*TASK ITEM*
The answer must consist of every line from the data that holds "shown".

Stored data
——————————

This design comes from an exercise in tuning for small area, a short achievable clock period and few clock cycles on the open sky130 flow, not from production work. RTL that was checked went through simulation tests only; none was proved equivalent to the original. The flow treats the clock pin as an ideal source. Dropping or thinning the clock tree relies on that and would not hold on a real chip. Power and IR drop assume default switching activity.

## P
==> flow/design.v (excerpt) <==
module conv_window_gen #(
  parameter int unsigned IMG_W  = 30,
  parameter int unsigned IMG_H  = 30,
  parameter int unsigned PIX_W  = 48,
  parameter int unsigned ADDR_W = 10
) (
  input  logic                 clk,
  input  logic                 rst,
  input  logic                 start,
  output logic                 rom_en,
  output logic [ADDR_W-1:0]    rom_addr,
  input  logic [PIX_W-1:0]     rom_data,
  output logic                 win_valid,
  input  logic                 win_ready,
  output logic [9*PIX_W-1:0]   win_data,
  output logic [4:0]           win_row,
  output logic [4:0]           win_col,
  output logic                 busy,
  output logic                 done
);
clock: 5.0 ns
lec_check: 0
cap_margin: 20
core_margin: 2
core_utilization: 55
setup_slack_margin: 2.4
slew_margin: 20
run.sh (not shown) runs the stock make flow with config.mk's settings and CLKGATE_MAP_FILE= SYNTH_SCRIPT=/design/flow/synth_recipe.tcl, a recipe that flattens the netlist after the stock synthesis.
Input changes introduced in Q (baseline for comparison: P):
-- flow/config.mk --
<<< P, line 9
export CORE_MARGIN = 2
export CORE_UTILIZATION = 55
export SETUP_SLACK_MARGIN = 2.4
export SLEW_MARGIN = 20
>>> Q, line 9
export CORE_MARGIN = 2
export CORE_UTILIZATION = 55
export SETUP_SLACK_MARGIN = 2.0
export SLEW_MARGIN = 20
==> results.txt <==
- Q completed every stage of the flow, and the final layout passed the timing, DRC and antenna checks.
- After synthesis and placement, the instance count of Q is below that of P.
- A source of the critical timing path of mask_q[0][5] is what Q shows, while mask_q[2][0] belongs to P.
- Upper clock frequency limit: Q vs P down 5.7%
- Part of the power in the clock network was higher in Q than in P.
- [diff] worst setup slack, Q relative to P: regression
- Q — total wire length 6300 µm lower, P as reference
- The end-of-flow core utilization in Q sits 2.6 points below the value recorded for P.
No functional check of the RTL was part of any run of this note.
Source: an optimization exercise on an open RTL-to-GDS flow (aim: small area and a short achievable clock period). Production flows keep margins and buffers that such runs may drop.
At most, simulation tests tie the RTL to the original design; equivalence was not proved.
The RTL of runs 1 to 4 was laid out without a check of its function.
No activity file was given, so power comes from the tool's default toggle rates.

### flow/run.sh
#!/bin/bash
# synth_recipe.tcl (not shown) runs the flow's synth.tcl, then flattens the netlist and writes it again
# the make line also repeats each setting of config.mk as NAME=value (left out here)
make -C /OpenROAD-flow-scripts/flow DESIGN_CONFIG=/design/flow/config.mk WORK_HOME=/design/flow/orfs CLKGATE_MAP_FILE= SYNTH_SCRIPT=/design/flow/synth_recipe.tcl finish
### flow/constraint.sdc
create_clock -name core_clock -period 8.0 [get_ports {clk}]
set_input_delay 1.6000 -clock core_clock [delete_from_list [all_inputs] [get_ports {clk}]]
set_output_delay 1.6000 -clock core_clock [all_outputs]
set_load 0.01 [all_outputs]
### flow/config.mk
export PLATFORM = sky130hd
export DESIGN_NAME = fft_top
export DESIGN_NICKNAME = fft_top
export VERILOG_FILES = /design/flow/design.v
export SDC_FILE = /design/flow/constraint.sdc
export NUM_CORES = 4
export LEC_CHECK = 0
export CAP_MARGIN = 20
export CORE_MARGIN = 2
export CORE_UTILIZATION = 40
export CTS_CLUSTER_DIAMETER = 90
export CTS_CLUSTER_SIZE = 22
export SETUP_SLACK_MARGIN = 5
export SLEW_MARGIN = 20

——————————

*EXERCISE SOLUTION*
run.sh (not shown) runs the stock make flow with config.mk's settings and CLKGATE_MAP_FILE= SYNTH_SCRIPT=/design/flow/synth_recipe.tcl, a recipe that flattens the netlist after the stock synthesis.
# synth_recipe.tcl (not shown) runs the flow's synth.tcl, then flattens the netlist and writes it again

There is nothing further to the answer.